I have realized that I have really let my blog go.. I was awful at sticking to my daily posting challenge and I think that’s because I put myself into a box & I felt trapped in it. I want to post things outside of that. I want to post about me. About my life and what is actually happening. Not just super positive stuff to share. But the real deal. I want my blog to change into something much more raw and personal. 

Example: I break down, hardcore, because my life is up in the air. Not like, ohhh, I don’t know what I’ll do with my life eventually. But like, I am about to graduate university and write my final exam tomorrow and I don’t have a summer job, I don’t know if the school I applied to for the fall has accepted me, and I just don’t know about the overall direction of my life. This next month or so of MORE waiting is really going to define that.

And I know it’s not a fantastic thing to admit that I’m frustrated at God for challenging my patience with this and I know that this stubbornness will just make my path that much more uphill than it needs to be, but I find change hard & this is super important. God really does go big or go home…

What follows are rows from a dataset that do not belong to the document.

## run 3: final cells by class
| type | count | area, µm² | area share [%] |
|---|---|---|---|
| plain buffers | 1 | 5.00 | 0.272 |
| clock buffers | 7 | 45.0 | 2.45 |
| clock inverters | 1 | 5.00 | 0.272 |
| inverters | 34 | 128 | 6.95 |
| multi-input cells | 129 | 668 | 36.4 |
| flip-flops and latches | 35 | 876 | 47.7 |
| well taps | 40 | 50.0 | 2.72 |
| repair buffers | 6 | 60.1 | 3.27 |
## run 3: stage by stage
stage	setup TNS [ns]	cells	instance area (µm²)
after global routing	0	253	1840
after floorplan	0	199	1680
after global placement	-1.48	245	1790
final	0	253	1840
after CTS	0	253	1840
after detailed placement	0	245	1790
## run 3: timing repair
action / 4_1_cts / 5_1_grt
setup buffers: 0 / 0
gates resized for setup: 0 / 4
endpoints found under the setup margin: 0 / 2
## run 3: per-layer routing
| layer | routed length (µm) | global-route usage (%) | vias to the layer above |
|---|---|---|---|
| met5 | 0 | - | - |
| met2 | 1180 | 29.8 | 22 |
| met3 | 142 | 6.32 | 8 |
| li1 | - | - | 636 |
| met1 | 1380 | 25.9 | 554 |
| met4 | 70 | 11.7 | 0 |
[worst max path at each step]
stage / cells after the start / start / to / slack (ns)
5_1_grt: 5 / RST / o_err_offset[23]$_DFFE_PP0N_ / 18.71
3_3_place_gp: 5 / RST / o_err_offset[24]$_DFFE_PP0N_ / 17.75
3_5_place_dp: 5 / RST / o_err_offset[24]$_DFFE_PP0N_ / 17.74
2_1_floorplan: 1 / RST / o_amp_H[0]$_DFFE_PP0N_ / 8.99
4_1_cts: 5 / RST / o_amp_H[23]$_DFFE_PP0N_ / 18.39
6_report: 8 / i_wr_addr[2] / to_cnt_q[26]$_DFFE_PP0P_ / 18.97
### src/rtl/mem_fill_writer.sv
// mem_fill_writer: write-side companion to the operand memory.
// Single-word writes arrive on a valid/ready port and are buffered in a small FIFO. A fill
// command writes an incrementing data pattern over a wrapping address range. A registered
// read port returns memory contents with one cycle of latency.
//
// Ports:
//   i_clk, i_rst                 clock, synchronous active-high reset
//   i_wr_valid/o_wr_ready        write request handshake, i_wr_addr/i_wr_data payload
//   i_fill_start                 one-cycle fill command; i_fill_base/i_fill_len/i_fill_seed
//   o_busy                       FIFO non-empty or fill in progress
//   o_done                       one-cycle pulse after the final fill write
//   i_rd_addr/o_rd_data          registered read port (old data on read/write collision)
module mem_fill_writer #(
  parameter int unsigned AW         = 4,
  parameter int unsigned DW         = 8,
  parameter int unsigned FIFO_DEPTH = 4
) (
  input  logic          i_clk,
  input  logic          i_rst,
  input  logic          i_wr_valid,
  output logic          o_wr_ready,
  input  logic [AW-1:0] i_wr_addr,
  input  logic [DW-1:0] i_wr_data,
  input  logic          i_fill_start,
  input  logic [AW-1:0] i_fill_base,
  input  logic [AW-1:0] i_fill_len,
  input  logic [DW-1:0] i_fill_seed,
  output logic          o_busy,
  output logic          o_done,
  input  logic [AW-1:0] i_rd_addr,
  output logic [DW-1:0] o_rd_data
);

  localparam int unsigned Depth = 1 << AW;
  localparam int unsigned PW    = $clog2(FIFO_DEPTH);

  typedef enum logic [1:0] {StIdle, StDrain, StFill} state_e;

  state_e        r_state;
  logic [DW-1:0] r_mem [Depth];
  logic [DW-1:0] r_rd_data;
  logic          r_done;

  logic [AW-1:0] r_fifo_addr [FIFO_DEPTH];
  logic [DW-1:0] r_fifo_data [FIFO_DEPTH];
  // Pointers carry one extra bit so full and empty are distinguishable.
  logic [PW:0]   r_wptr;
  logic [PW:0]   r_rptr;

  logic [AW-1:0] r_fill_addr;
  logic [DW-1:0] r_fill_data;
  logic [AW:0]   r_fill_rem;

  logic [PW:0]   w_count;
  logic [PW:0]   w_count_next;
  logic          w_full;
  logic          w_empty;
  logic          w_push;
  logic          w_pop;
  logic          w_fill_go;
  logic          w_we;
  logic [AW-1:0] w_waddr;
  logic [DW-1:0] w_wdata;

  assign w_count      = r_wptr - r_rptr;
  assign w_full       = (w_count == (PW+1)'(FIFO_DEPTH));
  assign w_empty      = (r_wptr == r_rptr);
  assign o_wr_ready   = !i_rst && !w_full && (r_state != StFill);
  assign w_push       = i_wr_valid && o_wr_ready;
  assign w_pop        = !w_empty && (r_state != StFill);
  assign w_count_next = w_count + {{PW{1'b0}}, w_push} - {{PW{1'b0}}, w_pop};
  // A fill may only start from a completely quiet block.
  assign w_fill_go    = i_fill_start && (r_state == StIdle) && w_empty && !w_push;

  always_comb begin
    w_we    = 1'b0;
    w_waddr = '0;
    w_wdata = '0;
    if (r_state == StFill) begin
      w_we    = 1'b1;
      w_waddr = r_fill_addr;
      w_wdata = r_fill_data;
    end else if (w_pop) begin
      w_we    = 1'b1;
      w_waddr = r_fifo_addr[r_rptr[PW-1:0]];
      w_wdata = r_fifo_data[r_rptr[PW-1:0]];
    end
  end

  always_ff @(posedge i_clk) begin
    if (i_rst) begin
      for (int unsigned i = 0; i < Depth; i++) begin
        r_mem[i] <= '0;
      end
      for (int unsigned i = 0; i < FIFO_DEPTH; i++) begin
        r_fifo_addr[i] <= '0;
        r_fifo_data[i] <= '0;
      end
      r_state     <= StIdle;
      r_rd_data   <= '0;
      r_done      <= 1'b0;
      r_wptr      <= '0;
      r_rptr      <= '0;
      r_fill_addr <= '0;
      r_fill_data <= '0;
      r_fill_rem  <= '0;
    end else begin
      if (w_we) begin
        r_mem[w_waddr] <= w_wdata;
      end
      // Reads the pre-write array, so a colliding write returns the old word.
      r_rd_data <= r_mem[i_rd_addr];

      if (w_push) begin
        r_fifo_addr[r_wptr[PW-1:0]] <= i_wr_addr;
        r_fifo_data[r_wptr[PW-1:0]] <= i_wr_data;
        r_wptr                      <= r_wptr + 1'b1;
      end
      if (w_pop) begin
        r_rptr <= r_rptr + 1'b1;
      end

      r_done <= 1'b0;
      unique case (r_state)
        StFill: begin
          r_fill_addr <= r_fill_addr + 1'b1;
          r_fill_data <= r_fill_data + 1'b1;
          r_fill_rem  <= r_fill_rem - 1'b1;
          if (r_fill_rem == (AW+1)'(1)) begin
            r_state <= StIdle;
            r_done  <= 1'b1;
          end
        end
        default: begin
          if (w_fill_go) begin
            r_fill_addr <= i_fill_base;
            r_fill_data <= i_fill_seed;
            r_fill_rem  <= (i_fill_len == '0) ? (AW+1)'(Depth) : {1'b0, i_fill_len};
            r_state     <= StFill;
          end else begin
            r_state <= (w_count_next != '0) ? StDrain : StIdle;
          end
        end
      endcase
    end
  end

  assign o_busy    = (r_state != StIdle);
  assign o_done    = r_done;
  assign o_rd_data = r_rd_data;

endmodule
File: config.mk
export PLATFORM = sky130hd
export DESIGN_NAME = vxe_pipe_2
export DESIGN_NICKNAME = d
export VERILOG_FILES = /design/src/rtl/vxe_pipe_2_stage.sv /design/src/rtl/vxe_pipe_2.sv
export SDC_FILE = /design/constraint.sdc
export NUM_CORES = 1
export LEC_CHECK = 0
export BUFFER_PORTS_ARGS = -buffer_cell sky130_fd_sc_hd__buf_2
export CORE_AREA = 2 2 115 117
export DETAILED_ROUTE_END_ITERATION = 8
export DIE_AREA = 0 0 117 119
export HOLD_SLACK_MARGIN = 0.12
export PLACE_DENSITY = 0.74
export SLEW_MARGIN = 10
export SYNTH_ARGS = -nofsm -noshare
export SYNTH_HDL_FRONTEND = slang
export SYNTH_HIERARCHICAL = 1
export SYNTH_SLANG_ARGS = --single-unit
File: constraint.sdc
create_clock -name clk -period 2.6 [get_ports clk]
set_input_delay 0.78 -clock clk [delete_from_list [all_inputs] [get_ports clk]]
set_output_delay 0.78 -clock clk [all_outputs]
set_load 0.05 [all_outputs]
File: src/rtl/vxe_pipe_2_stage.sv
// Purpose: one valid/data register of the delay pipeline; data loads only on a valid beat.
// Latency: 1 cycle.
// Backpressure: none; the valid bit shifts on every clock.
//
// Ports:
//   clk, nrst            clock and asynchronous active-low reset
//   prev_vld, prev_data  beat offered by the previous stage (or the pipeline input)
//   vld, data            registered beat held by this stage
module vxe_pipe_2_stage #(
    parameter int DATA_WIDTH = 32
) (
    input  logic                  clk,
    input  logic                  nrst,
    input  logic                  prev_vld,
    input  logic [DATA_WIDTH-1:0] prev_data,
    output logic                  vld,
    output logic [DATA_WIDTH-1:0] data
);

    always_ff @(posedge clk or negedge nrst) begin
        if (!nrst) begin
            vld  <= 1'b0;
            data <= '0;
        end else begin
            vld <= prev_vld;
            // Bubbles leave the data register untouched to avoid needless toggling.
            if (prev_vld) begin
                data <= prev_data;
            end
        end
    end

endmodule
===== config.mk =====
export PLATFORM = sky130hd
export DESIGN_NAME = serial_alu_ctrl
export DESIGN_NICKNAME = d
export VERILOG_FILES = /design/src/rtl/serial_alu_ctrl.sv
export SDC_FILE = /design/constraint.sdc
export NUM_CORES = 1
export LEC_CHECK = 0
export CAP_MARGIN = 30
export CORE_MARGIN = 2
export CORE_UTILIZATION = 48
export CTS_BUF_LIST = sky130_fd_sc_hd__clkbuf_16
export CTS_CLUSTER_DIAMETER = 200
export DETAILED_ROUTE_END_ITERATION = 10
export PLACE_DENSITY = 0.77
export SLEW_MARGIN = 15
export SYNTH_ARGS = -nofsm -noshare
export SYNTH_HDL_FRONTEND = slang
export SYNTH_SLANG_ARGS = --single-unit
export TNS_END_PERCENT = 100

===== constraint.sdc =====
create_clock -name clk -period 1.56 [get_ports clk]
set_input_delay 0.234 -clock clk [delete_from_list [all_inputs] [get_ports clk]]
set_output_delay 0.234 -clock clk [all_outputs]
set_load 0.01 [all_outputs]
--- src/rtl/key_scan.sv ---
// Front-panel key scanner: debounces NKEY active-low keys and emits press,
// release, long-press and (with KEY_REPEAT_EN defined) auto-repeat strobes.
// The ticks come from the 1 ms / 32 ms timebase as single-cycle pulses.
module key_scan
  import sys_pkg::*;
#(
  parameter int NKEY   = NKEY_DEF,
  parameter int DEB_MS = DEB_MS_DEF,
  parameter int LONG_T = LONG_T_DEF,
  parameter int REP_T  = REP_T_DEF
) (
  input  logic            clk,
  input  logic            rst,
  input  logic            tick1ms,
  input  logic            tick32ms,
  input  logic [NKEY-1:0] key_n,
  output logic [NKEY-1:0] key_lvl,
  output logic [NKEY-1:0] key_press,
  output logic [NKEY-1:0] key_release,
  output logic [NKEY-1:0] key_long,
  output logic [NKEY-1:0] key_rep
);

  // Keys are fully independent; one scanner per key shares only the ticks
  for (genvar i = 0; i < NKEY; i++) begin : g_key
    key_debounce #(
      .DEB_MS (DEB_MS),
      .LONG_T (LONG_T),
      .REP_T  (REP_T)
    ) u_key (
      .clk         (clk),
      .rst         (rst),
      .tick1ms     (tick1ms),
      .tick32ms    (tick32ms),
      .key_n       (key_n[i]),
      .key_lvl     (key_lvl[i]),
      .key_press   (key_press[i]),
      .key_release (key_release[i]),
      .key_long    (key_long[i]),
      .key_rep     (key_rep[i])
    );
  end

endmodule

I don’t want to pretend that I have my life together and that my faith should be something others should admire. I want to be real. Will you accept me as I am? I want to really reach out into the internet & grow through international influences. You are lovely & I could learn so much from you. Will you accept me? Will you reach back out to me?

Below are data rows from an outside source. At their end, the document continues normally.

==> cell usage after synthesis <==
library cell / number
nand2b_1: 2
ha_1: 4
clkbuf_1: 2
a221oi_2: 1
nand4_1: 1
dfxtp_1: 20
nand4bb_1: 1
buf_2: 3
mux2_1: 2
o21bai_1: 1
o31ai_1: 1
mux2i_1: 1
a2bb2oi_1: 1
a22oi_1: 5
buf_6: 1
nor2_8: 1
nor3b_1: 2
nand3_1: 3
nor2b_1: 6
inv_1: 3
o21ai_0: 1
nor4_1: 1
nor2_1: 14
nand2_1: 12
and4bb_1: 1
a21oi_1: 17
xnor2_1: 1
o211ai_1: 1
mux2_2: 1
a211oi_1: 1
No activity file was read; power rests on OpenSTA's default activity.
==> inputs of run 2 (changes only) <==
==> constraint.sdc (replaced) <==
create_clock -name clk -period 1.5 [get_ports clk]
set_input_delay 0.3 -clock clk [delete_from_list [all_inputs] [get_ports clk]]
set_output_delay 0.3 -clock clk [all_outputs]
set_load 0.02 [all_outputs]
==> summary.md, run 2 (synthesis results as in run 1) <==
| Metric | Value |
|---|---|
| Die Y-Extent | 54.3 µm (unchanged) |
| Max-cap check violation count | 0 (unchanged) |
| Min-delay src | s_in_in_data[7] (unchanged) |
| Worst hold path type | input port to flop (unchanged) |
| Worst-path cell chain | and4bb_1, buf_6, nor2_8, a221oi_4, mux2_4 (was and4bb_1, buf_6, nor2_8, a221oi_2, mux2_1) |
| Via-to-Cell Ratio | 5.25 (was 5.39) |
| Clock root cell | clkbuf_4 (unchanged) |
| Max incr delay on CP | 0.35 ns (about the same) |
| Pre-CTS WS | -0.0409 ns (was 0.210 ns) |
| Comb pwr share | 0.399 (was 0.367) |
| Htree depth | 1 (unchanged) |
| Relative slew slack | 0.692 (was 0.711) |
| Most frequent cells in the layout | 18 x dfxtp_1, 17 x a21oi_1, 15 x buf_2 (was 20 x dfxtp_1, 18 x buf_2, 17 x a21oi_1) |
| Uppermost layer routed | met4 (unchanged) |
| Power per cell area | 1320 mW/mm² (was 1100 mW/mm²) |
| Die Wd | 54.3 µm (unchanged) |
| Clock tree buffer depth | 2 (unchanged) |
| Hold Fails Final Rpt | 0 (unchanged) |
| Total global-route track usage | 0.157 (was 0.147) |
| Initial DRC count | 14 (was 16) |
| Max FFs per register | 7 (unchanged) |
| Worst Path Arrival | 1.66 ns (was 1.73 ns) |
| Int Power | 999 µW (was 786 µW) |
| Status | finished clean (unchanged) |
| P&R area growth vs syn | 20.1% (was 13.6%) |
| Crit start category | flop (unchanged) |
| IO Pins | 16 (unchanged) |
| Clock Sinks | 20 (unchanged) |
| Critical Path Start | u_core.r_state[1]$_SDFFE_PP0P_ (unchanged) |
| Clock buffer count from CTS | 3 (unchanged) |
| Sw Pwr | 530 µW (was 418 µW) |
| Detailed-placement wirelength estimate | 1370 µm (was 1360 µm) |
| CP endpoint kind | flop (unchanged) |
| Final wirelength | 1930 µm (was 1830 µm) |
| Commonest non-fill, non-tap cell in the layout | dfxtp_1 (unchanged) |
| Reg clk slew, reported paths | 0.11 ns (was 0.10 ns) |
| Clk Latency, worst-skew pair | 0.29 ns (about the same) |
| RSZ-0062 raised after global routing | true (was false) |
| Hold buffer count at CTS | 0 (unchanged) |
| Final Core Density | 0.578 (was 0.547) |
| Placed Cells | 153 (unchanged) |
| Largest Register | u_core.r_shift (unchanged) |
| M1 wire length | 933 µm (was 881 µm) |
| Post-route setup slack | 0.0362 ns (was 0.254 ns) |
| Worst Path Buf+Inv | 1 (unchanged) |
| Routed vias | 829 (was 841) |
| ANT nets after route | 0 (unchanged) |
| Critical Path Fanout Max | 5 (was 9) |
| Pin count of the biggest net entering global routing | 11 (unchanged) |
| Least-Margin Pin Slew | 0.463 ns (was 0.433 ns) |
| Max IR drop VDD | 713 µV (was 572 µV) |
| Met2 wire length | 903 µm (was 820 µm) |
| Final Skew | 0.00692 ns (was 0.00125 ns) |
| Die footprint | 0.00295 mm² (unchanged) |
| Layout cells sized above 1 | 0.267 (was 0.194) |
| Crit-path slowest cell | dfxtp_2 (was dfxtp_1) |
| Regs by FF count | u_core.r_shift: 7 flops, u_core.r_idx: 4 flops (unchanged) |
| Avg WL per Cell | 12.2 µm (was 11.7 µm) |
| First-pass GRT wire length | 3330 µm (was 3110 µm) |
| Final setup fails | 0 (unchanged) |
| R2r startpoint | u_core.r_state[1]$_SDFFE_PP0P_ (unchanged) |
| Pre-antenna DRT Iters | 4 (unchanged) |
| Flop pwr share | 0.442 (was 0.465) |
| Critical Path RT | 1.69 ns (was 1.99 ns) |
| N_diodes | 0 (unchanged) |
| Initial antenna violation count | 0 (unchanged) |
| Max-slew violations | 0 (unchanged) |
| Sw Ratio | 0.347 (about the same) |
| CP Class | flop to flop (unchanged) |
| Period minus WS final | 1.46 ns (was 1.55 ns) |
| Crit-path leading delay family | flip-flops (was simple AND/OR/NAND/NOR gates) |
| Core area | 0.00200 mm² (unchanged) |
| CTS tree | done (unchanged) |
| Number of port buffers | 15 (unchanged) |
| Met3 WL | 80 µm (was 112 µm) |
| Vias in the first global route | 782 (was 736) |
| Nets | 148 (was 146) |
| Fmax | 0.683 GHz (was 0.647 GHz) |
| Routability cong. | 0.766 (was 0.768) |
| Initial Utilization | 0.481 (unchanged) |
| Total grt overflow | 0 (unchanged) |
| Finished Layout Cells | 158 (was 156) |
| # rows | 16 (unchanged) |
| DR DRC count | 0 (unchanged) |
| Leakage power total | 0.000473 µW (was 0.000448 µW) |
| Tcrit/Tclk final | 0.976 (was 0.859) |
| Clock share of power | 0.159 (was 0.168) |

prayers GREATLY appreciated !

Friends ! Strangers ! People of the internet !

I need your prayers - even if you took like 3 seconds to give God a shout out for me while you scroll down the page, I WOULD SUPER APPRECIATE IT !!!!!

I have been applying to a compressed nursing degree which is basically like my new dream & I have been working so hard all year for it & waiting sort of patiently to find out if I’ve been accepted.

SO

I got a letter from them, which made me irrationally excited and it said: you’ve been deferred until we receive your final transcript. ummm, ok? So I have no idea if this is super positive, but at least I haven’t been rejected, right??? I still have a shot !

SO PLEASE PLEASE PLEASE just take a second to ask God that he will bless my marks & the people marking them that they’ll be speedy & the mail carriers that it won’t get lost in the mail & that Western sees this beautiful transcript & says ” WE WANT HER!!!!!” & that I get accepted, if that is God’s will. Which I sure hope it is. But yea.

Also, maybe also help me pray for God preparing my heart for whatever the outcome is and that even thought I think this is his will, that I keep my will constantly stuck on his & to bring him glory, not me.

THANK YOUUUUU ! God bless each & every one of you who see this post ! 

praise God for His goodness !! Rend Collective’s new album found me at just the right time. God’s timing is so perfect. I feel so uplifted - I thank God for this band & His work through them

even with my hope crushed in everything but Him, He speaks to me.

when will my darkness turn to light?

I hate being the negative nancy. Truly.

But I feel like every hope that I have had recently has been crushed. It builds and builds and builds and then it is crushed under a great big NOPE. I have been working so hard to not be numb, to feel and I thought I was doing such a great job. Then life happened and my feelings were crushed.

And I haven’t hoped for something in so long. But I’ve been finding myself hoping that I’m good enough - good enough to graduate with honours, to find a summer job in my field, to be accepted into Western.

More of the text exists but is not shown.